Seismic attenuation tomography beneath the retreating Southern Tyrrhenian Sea subduction system

Abstract

We investigate the seismic attenuation structure of the Ionian slab and surrounding mantle beneath the Southern Tyrrhenian subduction system. We present a high-resolution Vp, Vp/Vs, Qp and Qs models obtained by the inversion of high quality P- and S-waves t* from slab earthquakes. In our analysis we first located 304 earthquakes with M>= 2.8 , depth >= 30 km and azimuthal gap <= 200 and we used a 3D a priori Vp and Vp/Vs model. Then, t* values were measured from spectra of P and S waves. For computing t* we have determined the corner frequency (fc) which has been estimated using a grid search over the frequency range 1 - 10 Hz using all the recordings for each event. The obtained t* values are then used in the inversion for the 3-D attenuation structure using, and kept fixed, the 3-D velocity model.
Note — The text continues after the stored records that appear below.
### src/rtl/key_debounce.sv
// Two-flop synchroniser and counter debouncer for an active-low key; emits registered
// press/release pulses one cycle after the debounced level flips, plus the pressed level.
module key_debounce #(
  parameter int DEBOUNCE_CYCLES = 16
) (
  input  logic clk,
  input  logic reset_n,
  input  logic key_n_i,
  output logic press_o,
  output logic release_o,
  output logic pressed_o
);

  localparam int CNT_W = $clog2(DEBOUNCE_CYCLES) + 1;
  localparam logic [CNT_W-1:0] CNT_LAST = CNT_W'(DEBOUNCE_CYCLES - 1);

  logic             sync1_q, sync2_q;
  logic             level_q, level_d;
  logic [CNT_W-1:0] cnt_q, cnt_d;
  logic             press_q, press_d;
  logic             release_q, release_d;
  logic             differ, flip;

  always_comb begin
    differ    = (sync2_q != level_q);
    flip      = differ && (cnt_q == CNT_LAST);
    cnt_d     = '0;
    level_d   = level_q;
    press_d   = 1'b0;
    release_d = 1'b0;
    if (flip) begin
      level_d   = sync2_q;
      press_d   = ~sync2_q;
      release_d = sync2_q;
    end else if (differ) begin
      cnt_d = cnt_q + CNT_W'(1);
    end
  end

  // Reset models a released key so no spurious press follows reset.
  always_ff @(posedge clk or negedge reset_n) begin
    if (!reset_n) begin
      sync1_q   <= 1'b1;
      sync2_q   <= 1'b1;
      level_q   <= 1'b1;
      cnt_q     <= '0;
      press_q   <= 1'b0;
      release_q <= 1'b0;
    end else begin
      sync1_q   <= key_n_i;
      sync2_q   <= sync1_q;
      level_q   <= level_d;
      cnt_q     <= cnt_d;
      press_q   <= press_d;
      release_q <= release_d;
    end
  end

  assign press_o   = press_q;
  assign release_o = release_q;
  assign pressed_o = ~level_q;

endmodule

### src/rtl/move_input.sv
// Player input front end: captures the move select on a debounced key press and offers it
// over valid/ready, locking out further presses until consumed and the key is released.
module move_input
  import pbs_pkg::*;
#(
  parameter int DEBOUNCE_CYCLES = 16
) (
  input  logic       clk,
  input  logic       reset_n,
  input  logic       key_n,
  input  logic [1:0] move_sel,
  input  logic       enable,
  output logic [1:0] move,
  output logic       move_valid,
  input  logic       move_ready,
  output logic       rejected,
  output logic       pending
);

  logic       press, rel, pressed;
  state_t     state_q, state_d;
  logic [1:0] move_q, move_d;
  logic       rejected_q, rejected_d;

  key_debounce #(
    .DEBOUNCE_CYCLES(DEBOUNCE_CYCLES)
  ) u_key_debounce (
    .clk      (clk),
    .reset_n  (reset_n),
    .key_n_i  (key_n),
    .press_o  (press),
    .release_o(rel),
    .pressed_o(pressed)
  );

  always_comb begin
    state_d    = state_q;
    move_d     = move_q;
    rejected_d = 1'b0;
    unique case (state_q)
      IDLE: begin
        if (press) begin
          if (enable) begin
            move_d  = move_sel;
            state_d = HOLD;
          end else begin
            rejected_d = 1'b1;
          end
        end
      end
      HOLD: begin
        // A second press can only come from a release/re-press while the move is unclaimed.
        if (press) rejected_d = 1'b1;
        if (move_ready) state_d = pressed ? WAIT_RELEASE : IDLE;
      end
      WAIT_RELEASE: begin
        if (rel) state_d = IDLE;
      end
      default: state_d = IDLE;
    endcase
  end

  always_ff @(posedge clk or negedge reset_n) begin
    if (!reset_n) begin
      state_q    <= IDLE;
      move_q     <= MOVE_TACKLE;
      rejected_q <= 1'b0;
    end else begin
      state_q    <= state_d;
      move_q     <= move_d;
      rejected_q <= rejected_d;
    end
  end

  assign move       = move_q;
  assign move_valid = (state_q == HOLD);
  assign pending    = (state_q != IDLE);
  assign rejected   = rejected_q;

endmodule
Tomographic inversion show high-attenuation regions corresponding to the crustal layers with low values of Qs (values down to 200) but high values of Qp. The subducting slab is identified as a body of low attenuation, but heterogeneous in the Qs and Qp structure (Qs values up to 1100; Qp values up to 1200), surrounded by high-attenuation regions beneath the Aeolian magmatic arc. At 100 km depth the high Qp and Qs body is well reconstructed beneath the Calabrian arc and at 200 km depth it is extended offshore the Southern Tyrrhenian Basin beneath the Aeolian Islands. Between 100 and 200 km depth, the Ionian slab is characterized by intermediate depth seismicity, but Qp and Qs models clearly show the existence of high-attenuation region, with low values of Qs and high Qp/Qs structure. The observed low Qp and Qs anomalies could likely due to the fluids released from dehydrating minerals associated to the slab metamorphism. The observed low Qs anomalies regions between the slab and the Aeolian volcanic arc could be indicative of melting processes in the mantle and also of the large-scale serpentinization.